ChintanRaval · web-flow · commit 57d7b6d13660 · 2019-07-23T15:48:16.000+10:00
[SP-3] Add AWS Lambda Data Source
diff --git a/README.md b/README.md
@@ -18,8 +18,11 @@ usage: py -m rdl process [-h] [-f [FORCE_FULL_REFRESH_MODELS]]
 
 positional arguments:
   source-connection-string
-                        The source connections string as a 64bit ODBC system
-                        dsn. Eg: mssql+pyodbc://dwsource
+                        The source connection string as either:
+                         - (a) 64bit ODBC system dsn.
+                           eg: `mssql+pyodbc://dwsource`.
+                         - (b) AWS Lambda Function.
+                           eg: `aws-lambda://tenant={databaseIdentifier};function={awsAccountNumber}:function:{functionName}`
   destination-connection-string
                         The destination database connection string. Provide in
                         PostgreSQL + Psycopg format.

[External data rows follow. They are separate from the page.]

==> config.mk <==
export PLATFORM = sky130hd
export DESIGN_NAME = battery_runtime_estimator
export DESIGN_NICKNAME = d
export VERILOG_FILES = /design/src/design/bre_pkg.sv /design/src/design/battery_runtime_estimator.sv /design/src/design/bre_div.sv /design/src/design/bre_core.sv
export SDC_FILE = /design/constraint.sdc
export NUM_CORES = 2
export LEC_CHECK = 0
export ABC_AREA = 1
export ABC_CLOCK_PERIOD_IN_PS = 15800
export BUFFER_PORTS_ARGS = -buffer_cell sky130_fd_sc_hd__buf_2
export CAP_MARGIN = 10
export CORE_MARGIN = 2
export CORE_UTILIZATION = 55
export CTS_CLUSTER_SIZE = 14
export DETAILED_ROUTE_END_ITERATION = 10
export GPL_ROUTABILITY_DRIVEN = 0
export PLACE_DENSITY = 0.83
export SYNTH_ARGS = -nofsm -noshare
export SYNTH_HDL_FRONTEND = slang
export SYNTH_SLANG_ARGS = --single-unit
export TNS_END_PERCENT = 20
==> constraint.sdc <==
create_clock -name i_clk -period 15.8 [get_ports i_clk]
set_input_delay 1.58 -clock i_clk [delete_from_list [all_inputs] [get_ports i_clk]]
set_output_delay 1.58 -clock i_clk [all_outputs]
set_load 0.02 [all_outputs]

Eg: 'postgresql+psycopg2:
diff --git a/rdl/BatchDataLoader.py b/rdl/BatchDataLoader.py
@@ -46,7 +46,7 @@ def load_batch(self, batch_key_tracker):
         batch_tracker.load_completed_successfully()
 
         for primary_key in batch_key_tracker.primary_keys:
-            batch_key_tracker.set_bookmark(primary_key, data_frame.iloc[-1][primary_key])
+            batch_key_tracker.set_bookmark(primary_key, int(data_frame.iloc[-1][primary_key]))
 
         self.logger.info(f"Batch keys '{batch_key_tracker.bookmarks}' completed. {batch_tracker.get_statistics()}")
 
diff --git a/rdl/RelationalDataLoader.py b/rdl/RelationalDataLoader.py
@@ -97,7 +97,11 @@ def get_arguments(self):
             'source_connection_string',
             metavar='source-connection-string',
             type=self.raw_connection_string_to_valid_source_connection_string,
-            help='The source connections string as a 64bit ODBC system dsn. Eg: mssql+pyodbc://dwsource')
+            help='The source connection string as either '
+                 '(a) 64bit ODBC system dsn. '
+                 'Eg: mssql+pyodbc://dwsource. '
+                 '(b) AWS Lambda Function. '
+                 'Eg: aws-lambda://tenant={databaseIdentifier};function={awsAccountNumber}:function:{functionName}')
 
         process_command_parser.add_argument(
             'destination_connection_string',
diff --git a/rdl/data_sources/AWSLambdaDataSource.py b/rdl/data_sources/AWSLambdaDataSource.py
@@ -0,0 +1,165 @@
+import logging
+import pandas
+import json
+import boto3
+
+from rdl.data_sources.ChangeTrackingInfo import ChangeTrackingInfo
+from rdl.data_sources.SourceTableInfo import SourceTableInfo
+from rdl.shared import Providers
+from rdl.shared.Utils import prevent_senstive_data_logging
+
+
+class AWSLambdaDataSource(object):
+    # 'aws-lambda://tenant=543_dc2;function=123456789012:function:my-function;'
+    CONNECTION_STRING_PREFIX = "aws-lambda://"
+    CONNECTION_STRING_GROUP_SEPARATOR = ";"
+    CONNECTION_STRING_KEY_VALUE_SEPARATOR = "="
+
+    def __init__(self, connection_string, logger=None):
+        self.logger = logger or logging.getLogger(__name__)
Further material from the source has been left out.